▸ ACTION ITEM
The lines to copy are those in the listing below that contain the word "same".

▸ DATA PROVIDED
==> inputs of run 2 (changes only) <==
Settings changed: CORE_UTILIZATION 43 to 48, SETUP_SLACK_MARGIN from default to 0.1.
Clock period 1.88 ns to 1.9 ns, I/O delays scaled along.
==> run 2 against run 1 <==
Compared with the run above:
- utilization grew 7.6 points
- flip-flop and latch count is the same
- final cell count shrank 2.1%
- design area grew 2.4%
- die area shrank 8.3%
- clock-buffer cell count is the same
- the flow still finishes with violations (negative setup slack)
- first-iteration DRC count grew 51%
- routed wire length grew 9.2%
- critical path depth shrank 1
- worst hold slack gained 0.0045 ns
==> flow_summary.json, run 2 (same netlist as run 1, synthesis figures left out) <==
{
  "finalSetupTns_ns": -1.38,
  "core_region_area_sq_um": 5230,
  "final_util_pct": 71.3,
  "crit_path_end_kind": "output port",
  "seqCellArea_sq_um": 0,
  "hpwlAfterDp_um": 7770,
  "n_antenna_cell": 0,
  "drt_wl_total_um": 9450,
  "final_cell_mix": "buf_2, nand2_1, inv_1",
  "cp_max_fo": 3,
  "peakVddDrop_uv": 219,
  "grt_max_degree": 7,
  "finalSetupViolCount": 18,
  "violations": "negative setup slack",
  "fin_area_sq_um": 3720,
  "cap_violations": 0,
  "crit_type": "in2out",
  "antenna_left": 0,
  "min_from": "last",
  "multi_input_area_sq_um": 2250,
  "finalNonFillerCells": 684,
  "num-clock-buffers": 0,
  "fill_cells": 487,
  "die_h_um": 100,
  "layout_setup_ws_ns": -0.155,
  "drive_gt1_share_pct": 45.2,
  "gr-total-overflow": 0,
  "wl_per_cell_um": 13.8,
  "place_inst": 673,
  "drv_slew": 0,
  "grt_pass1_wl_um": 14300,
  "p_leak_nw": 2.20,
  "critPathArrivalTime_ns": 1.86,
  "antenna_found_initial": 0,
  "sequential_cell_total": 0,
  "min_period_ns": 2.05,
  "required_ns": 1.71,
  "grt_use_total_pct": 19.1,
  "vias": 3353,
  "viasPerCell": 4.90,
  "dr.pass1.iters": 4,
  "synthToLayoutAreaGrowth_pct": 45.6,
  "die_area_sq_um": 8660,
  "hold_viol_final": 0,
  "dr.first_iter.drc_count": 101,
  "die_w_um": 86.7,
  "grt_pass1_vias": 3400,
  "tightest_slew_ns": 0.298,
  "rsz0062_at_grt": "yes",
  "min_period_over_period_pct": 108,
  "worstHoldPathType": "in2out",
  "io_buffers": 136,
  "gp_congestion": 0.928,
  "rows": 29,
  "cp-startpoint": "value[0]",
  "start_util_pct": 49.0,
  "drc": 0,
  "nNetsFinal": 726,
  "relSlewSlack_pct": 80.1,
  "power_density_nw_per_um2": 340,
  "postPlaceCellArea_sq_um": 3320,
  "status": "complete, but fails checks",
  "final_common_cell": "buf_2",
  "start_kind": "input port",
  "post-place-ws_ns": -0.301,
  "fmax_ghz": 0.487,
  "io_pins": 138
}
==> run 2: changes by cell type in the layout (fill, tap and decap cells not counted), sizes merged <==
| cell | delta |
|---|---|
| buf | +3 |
`src/hdl/pkca_pkg.sv`:
```
// Shared types, codes and defaults for the per-key connection admission core.
// No dependencies; imported by every module under hdl/.
package pkca_pkg;

    localparam int KEY_COUNT_DEFAULT         = 64;
    localparam int KEY_COUNT_WIDTH_DEFAULT   = 12;
    localparam int TOTAL_COUNT_WIDTH_DEFAULT = 16;

    localparam logic [15:0] TOTAL_LIMIT_RESET   = 16'd1000;
    localparam logic [11:0] PER_KEY_LIMIT_RESET = 12'd100;

    // word select (paddr[2]) of the configuration registers
    localparam logic REG_TOTAL_LIMIT   = 1'b0;
    localparam logic REG_PER_KEY_LIMIT = 1'b1;

    typedef enum logic [1:0] {
        OP_TRY    = 2'd0,
        OP_FINISH = 2'd1,
        OP_ADD    = 2'd2,
        OP_REMOVE = 2'd3
    } op_t;

    typedef enum logic [1:0] {
        ERR_NONE  = 2'd0,
        ERR_UNDER = 2'd1,
        ERR_SAT   = 2'd2
    } err_t;

    typedef enum logic [1:0] {
        ST_CLEAR,
        ST_IDLE,
        ST_EXEC
    } back_state_t;

    // classified command as it sits in the queue
    typedef struct packed {
        op_t         op;
        logic [5:0]  key;
        logic        in_range;
        logic        pre_ok;      // client under limit and not throttled
        logic [15:0] queued;
    } item_t;

    typedef struct packed {
        logic full;
        logic empty;
    } q_status_t;

    typedef struct packed {
        logic [15:0] total_limit;
        logic [11:0] per_key_limit;
    } cfg_t;

endpackage

```
`src/hdl/pkca_front.sv`:
```
// Front end: command acceptance and classification into a queue item.
// Depends on pkca_pkg.
module pkca_front
    import pkca_pkg::*;
#(
    parameter int KEY_COUNT = KEY_COUNT_DEFAULT
)
(
    input  logic        start,
    output logic        busy,
    input  logic [1:0]  opcode,
    input  logic [5:0]  key_index,
    input  logic [15:0] queued_requests,
    input  logic [15:0] client_connections,
    input  logic [15:0] client_limit,
    input  logic        throttle_denied,
    input  logic        clearing,
    input  q_status_t   q_status,
    output logic        push,
    output item_t       item
);

    assign busy = clearing || q_status.full;
    assign push = start && !busy;

    always_comb
    begin
        item.op       = op_t'(opcode);
        item.key      = key_index;
        item.in_range = (32'(key_index) < 32'(KEY_COUNT));
        item.pre_ok   = (client_connections < client_limit) && !throttle_denied;
        item.queued   = queued_requests;
    end

endmodule

```
`src/hdl/pkca_queue.sv`:
```
// Two-entry queue between front and back ends.
// Depends on pkca_pkg (item_t, q_status_t).
module pkca_queue
    import pkca_pkg::*;
(
    input  logic      clk,
    input  logic      rst_n,
    input  logic      push,
    input  item_t     din,
    input  logic      pop,
    output item_t     dout,
    output q_status_t status
);

    item_t      entry_reg [2];
    logic       wr_ptr_reg;
    logic       wr_ptr_next;
    logic       rd_ptr_reg;
    logic       rd_ptr_next;
    logic [1:0] count_reg;
    logic [1:0] count_next;
    logic       do_push;
    logic       do_pop;

    assign status.full  = (count_reg == 2'd2);
    assign status.empty = (count_reg == 2'd0);
    assign do_push      = push && !status.full;
    assign do_pop       = pop && !status.empty;
    assign dout         = entry_reg[rd_ptr_reg];

    always_comb
    begin
        wr_ptr_next = wr_ptr_reg ^ do_push;
        rd_ptr_next = rd_ptr_reg ^ do_pop;
        count_next  = count_reg;
        if (do_push && !do_pop)
        begin
            count_next = count_reg + 2'd1;
        end
        else if (do_pop && !do_push)
        begin
            count_next = count_reg - 2'd1;
        end
    end

    always_ff @(posedge clk or negedge rst_n)
    begin
        if (!rst_n)
        begin
            wr_ptr_reg <= 1'b0;
            rd_ptr_reg <= 1'b0;
            count_reg  <= 2'd0;
        end
        else
        begin
            wr_ptr_reg <= wr_ptr_next;
            rd_ptr_reg <= rd_ptr_next;
            count_reg  <= count_next;
        end
    end

    always_ff @(posedge clk)
    begin
        if (do_push)
        begin
            entry_reg[wr_ptr_reg] <= din;
        end
    end

endmodule

```
`src/hdl/pkca_back.sv`:
```
// Back end: per-key counter memory, global totals, read-modify-write sequencer.
// Depends on pkca_pkg.
module pkca_back
    import pkca_pkg::*;
#(
    parameter int KEY_COUNT         = KEY_COUNT_DEFAULT,
    parameter int KEY_COUNT_WIDTH   = KEY_COUNT_WIDTH_DEFAULT,
    parameter int TOTAL_COUNT_WIDTH = TOTAL_COUNT_WIDTH_DEFAULT
)
(
    input  logic        clk,
    input  logic        rst_n,
    input  cfg_t        cfg,
    input  q_status_t   q_status,
    input  item_t       q_item,
    output logic        pop,
    output logic        clearing,
    output logic        done,
    output logic        granted,
    output logic [11:0] key_open_count,
    output logic [11:0] key_pending_count,
    output logic [15:0] all_open_count,
    output logic [15:0] all_pending_count,
    output logic [1:0]  error_code
);

    localparam int KW   = (KEY_COUNT > 1) ? $clog2(KEY_COUNT) : 1;
    localparam int KCW  = KEY_COUNT_WIDTH;
    localparam int TCW  = TOTAL_COUNT_WIDTH;
    localparam int RW   = 2 * KCW;
    localparam int PKW  = (KCW + 1 > 12) ? KCW + 1 : 12;
    localparam int TSW  = (TCW + 1 > 16) ? TCW + 1 : 16;
    localparam int QW   = (KCW > 16) ? KCW : 16;
    localparam logic [KCW-1:0] KEY_MAX   = {KCW{1'b1}};
    localparam logic [TCW-1:0] TOTAL_MAX = {TCW{1'b1}};
    localparam logic [KW-1:0]  LAST_KEY  = KW'(KEY_COUNT - 1);

    // row layout: {open, pending}
    logic [RW-1:0]  mem [KEY_COUNT];
    logic [RW-1:0]  rd_data_reg;
    logic           rd_en;
    logic [KW-1:0]  rd_addr;
    logic           mem_we;
    logic [KW-1:0]  mem_waddr;
    logic [RW-1:0]  mem_wdata;

    back_state_t    state_reg;
    back_state_t    state_next;
    logic [KW-1:0]  clr_idx_reg;
    logic [KW-1:0]  clr_idx_next;
    item_t          item_reg;
    item_t          item_next;
    logic [TCW-1:0] open_total_reg;
    logic [TCW-1:0] open_total_next;
    logic [TCW-1:0] pending_total_reg;
    logic [TCW-1:0] pending_total_next;

    logic           done_reg;
    logic           done_next;
    logic           granted_reg;
    logic           granted_next;
    logic [11:0]    kopen_reg;
    logic [11:0]    kopen_next;
    logic [11:0]    kpend_reg;
    logic [11:0]    kpend_next;
    err_t           err_reg;
    err_t           err_next;

    assign clearing          = (state_reg == ST_CLEAR);
    assign done              = done_reg;
    assign granted           = granted_reg;
    assign key_open_count    = kopen_reg;
    assign key_pending_count = kpend_reg;
    assign all_open_count    = 16'(open_total_reg);
    assign all_pending_count = 16'(pending_total_reg);
    assign error_code        = err_reg;

    always_comb
    begin
        logic [KCW-1:0] po;
        logic [KCW-1:0] pp;
        logic [KCW-1:0] po_n;
        logic [KCW-1:0] pp_n;
        logic [TCW-1:0] ot_n;
        logic [TCW-1:0] pt_n;
        logic [KCW:0]   ksum;
        logic [TCW:0]   tsum;
        logic           ok;
        err_t           err;

        po   = rd_data_reg[RW-1:KCW];
        pp   = rd_data_reg[KCW-1:0];
        po_n = po;
        pp_n = pp;
        ot_n = open_total_reg;
        pt_n = pending_total_reg;
        ksum = {1'b0, po} + {1'b0, pp};
        tsum = {1'b0, open_total_reg} + {1'b0, pending_total_reg};
        ok   = 1'b0;
        err  = ERR_NONE;

        state_next         = state_reg;
        clr_idx_next       = clr_idx_reg;
        item_next          = item_reg;
        open_total_next    = open_total_reg;
        pending_total_next = pending_total_reg;
        pop                = 1'b0;
        rd_en              = 1'b0;
        rd_addr            = KW'(q_item.key);
        mem_we             = 1'b0;
        mem_waddr          = KW'(item_reg.key);
        mem_wdata          = {po_n, pp_n};
        done_next          = 1'b0;
        granted_next       = granted_reg;
        kopen_next         = kopen_reg;
        kpend_next         = kpend_reg;
        err_next           = err_reg;

        unique case (state_reg)
            ST_CLEAR:
            begin
                mem_we       = 1'b1;
                mem_waddr    = clr_idx_reg;
                mem_wdata    = '0;
                clr_idx_next = clr_idx_reg + KW'(1);
                if (clr_idx_reg == LAST_KEY)
                begin
                    state_next = ST_IDLE;
                end
            end
            ST_IDLE:
            begin
                if (!q_status.empty)
                begin
                    pop        = 1'b1;
                    rd_en      = 1'b1;
                    item_next  = q_item;
                    state_next = ST_EXEC;
                end
            end
            ST_EXEC:
            begin
                case (item_reg.op)
                    OP_TRY:
                    begin
                        ok = item_reg.pre_ok
                             && (TSW'(tsum) < TSW'(cfg.total_limit))
                             && (PKW'(ksum) < PKW'(cfg.per_key_limit))
                             && (QW'(pp) < QW'(item_reg.queued));
                        if (ok)
                        begin
                            if (pp == KEY_MAX) err = ERR_SAT;
                            else               pp_n = pp + KCW'(1);
                            if (pending_total_reg == TOTAL_MAX) err = ERR_SAT;
                            else pt_n = pending_total_reg + TCW'(1);
                        end
                    end
                    OP_FINISH:
                    begin
                        if (pp == '0) err = ERR_UNDER;
                        else          pp_n = pp - KCW'(1);
                        if (pending_total_reg == '0) err = ERR_UNDER;
                        else pt_n = pending_total_reg - TCW'(1);
                    end
                    OP_ADD:
                    begin
                        if (po == KEY_MAX) err = ERR_SAT;
                        else               po_n = po + KCW'(1);
                        if (open_total_reg == TOTAL_MAX) err = ERR_SAT;
                        else ot_n = open_total_reg + TCW'(1);
                    end
                    default:
                    begin
                        if (po == '0) err = ERR_UNDER;
                        else          po_n = po - KCW'(1);
                        if (open_total_reg == '0) err = ERR_UNDER;
                        else ot_n = open_total_reg - TCW'(1);
                    end
                endcase

                mem_wdata = {po_n, pp_n};
                done_next = 1'b1;
                if (item_reg.in_range)
                begin
                    mem_we             = 1'b1;
                    open_total_next    = ot_n;
                    pending_total_next = pt_n;
                    granted_next       = ok;
                    kopen_next         = 12'(po_n);
                    kpend_next         = 12'(pp_n);
                    err_next           = err;
                end
                else
                begin
                    granted_next = 1'b0;
                    kopen_next   = '0;
                    kpend_next   = '0;
                    err_next     = ERR_NONE;
                end
                state_next = ST_IDLE;
            end
            default:
            begin
                state_next = ST_IDLE;
            end
        endcase
    end

    always_ff @(posedge clk or negedge rst_n)
    begin
        if (!rst_n)
        begin
            state_reg         <= ST_CLEAR;
            clr_idx_reg       <= '0;
            open_total_reg    <= '0;
            pending_total_reg <= '0;
            done_reg          <= 1'b0;
        end
        else
        begin
            state_reg         <= state_next;
            clr_idx_reg       <= clr_idx_next;
            open_total_reg    <= open_total_next;
            pending_total_reg <= pending_total_next;
            done_reg          <= done_next;
        end
    end

    always_ff @(posedge clk)
    begin
        item_reg    <= item_next;
        granted_reg <= granted_next;
        kopen_reg   <= kopen_next;
        kpend_reg   <= kpend_next;
        err_reg     <= err_next;
    end

    always_ff @(posedge clk)
    begin
        if (mem_we)
        begin
            mem[mem_waddr] <= mem_wdata;
        end
        if (rd_en)
        begin
            rd_data_reg <= mem[rd_addr];
        end
    end

endmodule

```
`src/hdl/per_key_connection_admission_core.sv`:
```
// Top level of the per-key connection admission core: APB registers and wiring.
// Depends on pkca_pkg, pkca_front, pkca_queue, pkca_back.
//
// Usage:
//   Command channel: drive opcode, key_index and the try fields, raise start;
//   the command transfers at a clock edge with start high and busy low.
//   Result channel: done pulses for one cycle with granted, the key's open and
//   pending counts, the global totals and error_code. The receiver cannot
//   stall, so every result must be taken in the cycle it is shown.
//   The back end takes one command at a time, set by the read-modify-write
//   of the per-key counter memory (registered read, then update/write).
//   A two-entry queue lets the front end take commands while the back end
//   works; busy rises when that queue is full and during the clearing pass.
//   Reset: totals clear at once, then a clearing pass writes zero into every
//   key row, one per cycle; busy is high during the pass.
//   Configuration: APB, total_limit at 0x0 and per_key_limit at 0x4 (decoded
//   by paddr[2]); write only while no command is in flight.
module per_key_connection_admission_core
    import pkca_pkg::*;
#(
    parameter int KEY_COUNT         = KEY_COUNT_DEFAULT,
    parameter int KEY_COUNT_WIDTH   = KEY_COUNT_WIDTH_DEFAULT,
    parameter int TOTAL_COUNT_WIDTH = TOTAL_COUNT_WIDTH_DEFAULT
)
(
    input  logic        clk,
    input  logic        rst_n,
    // APB configuration port
    input  logic        psel,
    input  logic        penable,
    input  logic        pwrite,
    input  logic [2:0]  paddr,
    input  logic [31:0] pwdata,
    output logic [31:0] prdata,
    output logic        pready,
    // command channel
    input  logic        start,
    output logic        busy,
    input  logic [1:0]  opcode,
    input  logic [5:0]  key_index,
    input  logic [15:0] queued_requests,
    input  logic [15:0] client_connections,
    input  logic [15:0] client_limit,
    input  logic        throttle_denied,
    // result channel
    output logic        done,
    output logic        granted,
    output logic [11:0] key_open_count,
    output logic [11:0] key_pending_count,
    output logic [15:0] all_open_count,
    output logic [15:0] all_pending_count,
    output logic [1:0]  error_code
);

    cfg_t      cfg_reg;
    cfg_t      cfg_next;
    logic      cfg_wr;
    logic      clearing;
    logic      push;
    logic      pop;
    item_t     front_item;
    item_t     q_item;
    q_status_t q_status;

    // ---------------- configuration registers ----------------
    assign pready = 1'b1;
    assign cfg_wr = psel && penable && pwrite && pready;

    always_comb
    begin
        cfg_next = cfg_reg;
        if (cfg_wr)
        begin
            unique case (paddr[2])
                REG_TOTAL_LIMIT:   cfg_next.total_limit   = pwdata[15:0];
                REG_PER_KEY_LIMIT: cfg_next.per_key_limit = pwdata[11:0];
                default:           cfg_next = cfg_reg;
            endcase
        end
    end

    always_comb
    begin
        unique case (paddr[2])
            REG_TOTAL_LIMIT:   prdata = {16'd0, cfg_reg.total_limit};
            REG_PER_KEY_LIMIT: prdata = {20'd0, cfg_reg.per_key_limit};
            default:           prdata = '0;
        endcase
    end

    always_ff @(posedge clk or negedge rst_n)
    begin
        if (!rst_n)
        begin
            cfg_reg.total_limit   <= TOTAL_LIMIT_RESET;
            cfg_reg.per_key_limit <= PER_KEY_LIMIT_RESET;
        end
        else
        begin
            cfg_reg <= cfg_next;
        end
    end

    // ---------------- front end: accept and classify ----------------
    pkca_front #(
        .KEY_COUNT (KEY_COUNT)
    ) u_front (
        .start              (start),
        .busy               (busy),
        .opcode             (opcode),
        .key_index          (key_index),
        .queued_requests    (queued_requests),
        .client_connections (client_connections),
        .client_limit       (client_limit),
        .throttle_denied    (throttle_denied),
        .clearing           (clearing),
        .q_status           (q_status),
        .push               (push),
        .item               (front_item)
    );

    // ---------------- command queue ----------------
    pkca_queue u_queue (
        .clk    (clk),
        .rst_n  (rst_n),
        .push   (push),
        .din    (front_item),
        .pop    (pop),
        .dout   (q_item),
        .status (q_status)
    );

    // ---------------- back end: counter update ----------------
    pkca_back #(
        .KEY_COUNT         (KEY_COUNT),
        .KEY_COUNT_WIDTH   (KEY_COUNT_WIDTH),
        .TOTAL_COUNT_WIDTH (TOTAL_COUNT_WIDTH)
    ) u_back (
        .clk               (clk),
        .rst_n             (rst_n),
        .cfg               (cfg_reg),
        .q_status          (q_status),
        .q_item            (q_item),
        .pop               (pop),
        .clearing          (clearing),
        .done              (done),
        .granted           (granted),
        .key_open_count    (key_open_count),
        .key_pending_count (key_pending_count),
        .all_open_count    (all_open_count),
        .all_pending_count (all_pending_count),
        .error_code        (error_code)
    );

endmodule

```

▸ OUTPUT FOR THIS EXERCISE
- flip-flop and latch count is the same
- clock-buffer cell count is the same
==> flow_summary.json, run 2 (same netlist as run 1, synthesis figures left out) <==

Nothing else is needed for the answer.